*** Provided records Section Begins ***
From an optimization exercise on the open Yosys and OpenROAD flow, aimed at small area, a short achievable clock period and few clock cycles; shortcuts taken in it are not production practice. Power and IR drop assume default switching activity.

## pzip_packer
module pzip_packer (
    input  wire       clk,
    input  wire       rst,
    input  wire       in_valid,
    output wire       in_ready,
    input  wire [7:0] in_data,
    input  wire       in_last,
    output wire       out_valid,
    input  wire       out_ready,
    output wire [7:0] out_data,
    output reg        done,
    output reg  [3:0] tlen
);
    integer i;
    function automatic gtf(input [7:0] a, input [7:0] b);
        integer k;
        reg r;
        begin
            r = 1'b0;
            for (k = 0; k < 8; k = k + 1)
                r = (a[k] & ~b[k]) | (~(a[k] ^ b[k]) & r);
            gtf = r;
        end
    endfunction
    reg        ih_v, is_v;
    reg  [8:0] ih, is;
    wire       consume;
    wire       push_in = in_valid && in_rdy;
    reg        in_rdy;        
    assign in_ready = in_rdy;
    wire       ih_ld = !ih_v || consume;
    always @(posedge clk) begin
        if (rst) begin
            ih_v   <= 1'b0;
            is_v   <= 1'b0;
            in_rdy <= 1'b1;
        end else if (ih_ld) begin
            ih_v   <= is_v || push_in;
            is_v   <= 1'b0;
            in_rdy <= 1'b1;
        end else if (push_in) begin
            is_v   <= 1'b1;
            in_rdy <= 1'b0;
        end
    end
    always @(posedge clk) begin
        if (ih_ld)
            ih <= is_v ? is : {in_last, in_data};
        if (in_rdy)               
            is <= {in_last, in_data};
    end
  ...
Settings: LEC_CHECK=0, CAP_MARGIN=20, CORE_MARGIN=2, CORE_UTILIZATION=40, CTS_BUF_LIST=sky130_fd_sc_hd__clkbuf_16, CTS_CLUSTER_DIAMETER=100, CTS_CLUSTER_SIZE=26, SLEW_MARGIN=20; clock period 23.0 ns.
standard.sh (not shown) runs the stock make flow with config.mk's settings and CLKGATE_MAP_FILE= SYNTH_SCRIPT=/design/flow/synth_recipe.tcl, a recipe that flattens the netlist after the stock synthesis.
==> flow/flow/run.sh <==
#!/bin/bash
# The standard layout, with the port buffers made of buf_4 cells instead of
# the cell buffer_ports picks by itself (a slow delay buffer on sky130hd).
set -euo pipefail
bash standard.sh 'BUFFER_PORTS_ARGS=-buffer_cell sky130_fd_sc_hd__buf_4' finish > standard_flow.log 2>&1
The first run finished with timing, DRC and antenna clean.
*** Provided records Section Ends ***
» Task description
Your task is to copy every record exactly.

» Task answer
From an optimization exercise on the open Yosys and OpenROAD flow, aimed at small area, a short achievable clock period and few clock cycles; shortcuts taken in it are not production practice. Power and IR drop assume default switching activity.

## pzip_packer
module pzip_packer (
    input  wire       clk,
    input  wire       rst,
    input  wire       in_valid,
    output wire       in_ready,
    input  wire [7:0] in_data,
    input  wire       in_last,
    output wire       out_valid,
    input  wire       out_ready,
    output wire [7:0] out_data,
    output reg        done,
    output reg  [3:0] tlen
);
    integer i;
    function automatic gtf(input [7:0] a, input [7:0] b);
        integer k;
        reg r;
        begin
            r = 1'b0;
            for (k = 0; k < 8; k = k + 1)
                r = (a[k] & ~b[k]) | (~(a[k] ^ b[k]) & r);
            gtf = r;
        end
    endfunction
    reg        ih_v, is_v;
    reg  [8:0] ih, is;
    wire       consume;
    wire       push_in = in_valid && in_rdy;
    reg        in_rdy;        
    assign in_ready = in_rdy;
    wire       ih_ld = !ih_v || consume;
    always @(posedge clk) begin
        if (rst) begin
            ih_v   <= 1'b0;
            is_v   <= 1'b0;
            in_rdy <= 1'b1;
        end else if (ih_ld) begin
            ih_v   <= is_v || push_in;
            is_v   <= 1'b0;
            in_rdy <= 1'b1;
        end else if (push_in) begin
            is_v   <= 1'b1;
            in_rdy <= 1'b0;
        end
    end
    always @(posedge clk) begin
        if (ih_ld)
            ih <= is_v ? is : {in_last, in_data};
        if (in_rdy)               
            is <= {in_last, in_data};
    end
  ...
Settings: LEC_CHECK=0, CAP_MARGIN=20, CORE_MARGIN=2, CORE_UTILIZATION=40, CTS_BUF_LIST=sky130_fd_sc_hd__clkbuf_16, CTS_CLUSTER_DIAMETER=100, CTS_CLUSTER_SIZE=26, SLEW_MARGIN=20; clock period 23.0 ns.
standard.sh (not shown) runs the stock make flow with config.mk's settings and CLKGATE_MAP_FILE= SYNTH_SCRIPT=/design/flow/synth_recipe.tcl, a recipe that flattens the netlist after the stock synthesis.
==> flow/flow/run.sh <==
#!/bin/bash
# The standard layout, with the port buffers made of buf_4 cells instead of
# the cell buffer_ports picks by itself (a slow delay buffer on sky130hd).
set -euo pipefail
bash standard.sh 'BUFFER_PORTS_ARGS=-buffer_cell sky130_fd_sc_hd__buf_4' finish > standard_flow.log 2>&1
The first run finished with timing, DRC and antenna clean.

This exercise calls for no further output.